As we’ll see, this is not a universal result. There are times when CUDA shines brighter. But tests like this show that AMD’s balanced platform statements are based on real benefits, not empty marketing meant to sell processors.

  • radiowars
    So..... TBH they both work pretty well, I hope that we don't start a whole competition over this.
  • falchard
    Did someone necro an old topic? I think ATI has been talking about ATI Stream for a while. I know atleast a year since FireStream.
  • cl_spdhax1
    arcsoft simhd plugin is currently only enabled for n- cuda graphic cards.
  • Andraxxus
    They're good but hopefully they will manage to improve them more. Competition is good for business.
  • DjEaZy
    ... why just now talk about? I use it sins Catalyst 8.12...
  • IzzyCraft
    Stream is old but not nearly as old and compatible as CUDA I'd get it a year or two more when more capable cards circulate the market and trickle down to the people before i would call it competition.

    Well it's good to see more then just 1 app that supports it.
  • ThisIsMe
    Just for the sake of it, and the fact that many pros would like to know the result, it would be nice to see comparisons like this using nVidia's Quadro cards vs.

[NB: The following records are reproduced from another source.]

==> inputs of 02-26 <==
==> flow/design.v <==
module pwm_hw(
input clk,      			 
input reset,  			     
input red,                   
input green,                 
input blue,                  
output [19:0] Red_High_HW,   
output [19:0] Red_Low_HW,    
output [19:0] Green_High_HW, 
output [19:0] Green_Low_HW,  
output [19:0] Blue_High_HW,  
output [19:0] Blue_Low_HW    
             );
HW_PWM Red(.clk(clk),.reset(reset),.Colour_input(red),.High_Count(Red_High_HW),.Low_Count(Red_Low_HW));           
HW_PWM Green(.clk(clk),.reset(reset),.Colour_input(green),.High_Count(Green_High_HW), .Low_Count(Green_Low_HW));  
HW_PWM Blue(.clk(clk),.reset(reset),.Colour_input(blue),.High_Count(Blue_High_HW), .Low_Count(Blue_Low_HW));      
endmodule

ATI's FirePro cards.
  • ohim
    why use 185.85 since those drivers are a total wreck

    13 pages with ppl having different problems with that driver
  • I think the second graph on the "Mixed Messages" page isn't the right graph.

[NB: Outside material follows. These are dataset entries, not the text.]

==> inputs of amber <==
// MatrixMultUnit
module MatrixMultUnit(
  input wire reset_n                      ,  
  input wire clk                          ,
  input wire dut_valid                    , 
  output wire dut_ready                   ,
  output wire                           dut__tb__sram_input_write_enable  ,
  output wire [16-1 : 0     ]   dut__tb__sram_input_write_address ,
  output wire [32-1 : 0     ]   dut__tb__sram_input_write_data    ,
  output reg  [16-1 : 0     ]   dut__tb__sram_input_read_address  , 
  input  wire [32-1 : 0     ]   tb__dut__sram_input_read_data     ,     
  output wire                           dut__tb__sram_weight_write_enable  ,
  output wire [16-1 : 0     ]   dut__tb__sram_weight_write_address ,
  output wire [32-1 : 0     ]   dut__tb__sram_weight_write_data    ,
  output reg  [16-1 : 0     ]   dut__tb__sram_weight_read_address  , 
  input  wire [32-1 : 0     ]   tb__dut__sram_weight_read_data     ,     
  output wire                           dut__tb__sram_result_write_enable  ,
  output reg  [16-1 : 0     ]   dut__tb__sram_result_write_address ,
  output wire [32-1 : 0     ]   dut__tb__sram_result_write_data    ,
  output reg  [16-1 : 0     ]   dut__tb__sram_result_read_address  , 
  input  wire [32-1 : 0     ]   tb__dut__sram_result_read_data     ,    
  output wire                           dut__tb__sram_scratchpad_write_enable  ,
  output reg  [16-1 : 0     ]   dut__tb__sram_scratchpad_write_address ,
  output wire [32-1 : 0     ]   dut__tb__sram_scratchpad_write_data    ,
  output reg  [16-1 : 0     ]   dut__tb__sram_scratchpad_read_address  , 
  input  wire [32-1 : 0     ]   tb__dut__sram_scratchpad_read_data  
);
==> flow/config.mk <==
export PLATFORM = sky130hd
export DESIGN_NAME = MatrixMultUnit
export DESIGN_NICKNAME = MatrixMultUnit
export VERILOG_FILES = /design/flow/design.v
export SDC_FILE = /design/flow/constraint.sdc
export NUM_CORES = 4
export LEC_CHECK = 0
export ABC_AREA = 1
export CAP_MARGIN = 20
export CORE_MARGIN = 2
export CORE_UTILIZATION = 57
export CTS_CLUSTER_DIAMETER = 61
export CTS_CLUSTER_SIZE = 90
export GPL_ROUTABILITY_DRIVEN = 1
export MAX_ROUTING_LAYER = met4
export PLACE_DENSITY_LB_ADDON = 0.14
export SETUP_SLACK_MARGIN = 1.78
export SLEW_MARGIN = 20
export TNS_END_PERCENT = 100
==> flow/constraint.sdc <==
create_clock -name core_clock -period 6.9 [get_ports {clk}]
set_input_delay 1.3800 -clock core_clock [delete_from_list [all_inputs] [get_ports {clk}]]
set_output_delay 1.3800 -clock core_clock [all_outputs]
set_load 0.01 [all_outputs]
run.sh (not shown) runs the stock make flow with config.mk's settings and CLKGATE_MAP_FILE=.
==> delta: changes against amber <==
==> flow/config.mk (replaced) <==
export PLATFORM = sky130hd
export DESIGN_NAME = MatrixMultUnit
export DESIGN_NICKNAME = MatrixMultUnit
export VERILOG_FILES = /design/flow/design.v
export SDC_FILE = /design/flow/constraint.sdc
export NUM_CORES = 4
export LEC_CHECK = 0
export CAP_MARGIN = 20
export CORE_MARGIN = 2
export CORE_UTILIZATION = 65
export CTS_CLUSTER_DIAMETER = 325
export SETUP_SLACK_MARGIN = 0.75
export SLEW_MARGIN = 20
==> flow/constraint.sdc (replaced) <==
create_clock -name core_clock -period 6.65 [get_ports {clk}]
set_input_delay 1.3300 -clock core_clock [delete_from_list [all_inputs] [get_ports {clk}]]
set_output_delay 1.3300 -clock core_clock [all_outputs]
set_load 0.01 [all_outputs]
==> harbor: changes against amber <==
==> flow/config.mk (replaced) <==
export PLATFORM = sky130hd
export DESIGN_NAME = MatrixMultUnit
export DESIGN_NICKNAME = MatrixMultUnit
export VERILOG_FILES = /design/flow/design.v
export SDC_FILE = /design/flow/constraint.sdc
export NUM_CORES = 4
export LEC_CHECK = 0
export CAP_MARGIN = 20
export CORE_MARGIN = 2
export CORE_UTILIZATION = 69
export SLEW_MARGIN = 20
==> flow/constraint.sdc (replaced) <==
create_clock -name core_clock -period 15.0 [get_ports {clk}]
set_input_delay 3.0000 -clock core_clock [delete_from_list [all_inputs] [get_ports {clk}]]
set_output_delay 3.0000 -clock core_clock [all_outputs]
set_load 0.01 [all_outputs]
==> nickel: changes against amber <==
==> flow/config.mk (replaced) <==
export PLATFORM = sky130hd
export DESIGN_NAME = MatrixMultUnit
export DESIGN_NICKNAME = MatrixMultUnit
export VERILOG_FILES = /design/flow/design.v
export SDC_FILE = /design/flow/constraint.sdc
export NUM_CORES = 4
export LEC_CHECK = 0
export CAP_MARGIN = 20
export CORE_MARGIN = 2
export CORE_UTILIZATION = 71
export CTS_CLUSTER_DIAMETER = 28
export CTS_CLUSTER_SIZE = 34
export SETUP_SLACK_MARGIN = 1.88
export SLEW_MARGIN = 20
==> flow/constraint.sdc (replaced) <==
create_clock -name core_clock -period 6.59 [get_ports {clk}]
set_input_delay 1.3180 -clock core_clock [delete_from_list [all_inputs] [get_ports {clk}]]
set_output_delay 1.3180 -clock core_clock [all_outputs]
set_load 0.01 [all_outputs]
==> results <==
Via count, lowest first: harbor, delta, amber. The lowest critical path depth belongs to harbor, the highest to amber. In flip-flop count, delta and harbor do not differ. delta finished with negative setup slack left. harbor went through all stages and came out clean. nickel never finished: it broke off in 5_1_grt. amber passed the timing, DRC and antenna checks. The highest cell count belongs to amber, the lowest to harbor.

    It's the same graph from the following "Heavier Lifting" page instead of a graph for the 298MB VOB file that should be shown?
  • Spanky Deluxe
    Stream and CUDA are likely to go the way of the dodo soon though. OpenCL's where its at. Unfortunately its a tad hard to get programming with it right now since you need to be a registered developer on nVidia's Early Access Program or you have to be a registered developer with Apple's developer program with access to pre-release copies of Snow Leopard.
    Virtually no one will bother using CUDA or Steam after OpenCL's out - why limit yourself to one hardware base after all? It'd be like writing Windows software that only ran on AMD processors and not Intel. Developers will not bother writing for both when they can just use one language that can run on both hardware platforms.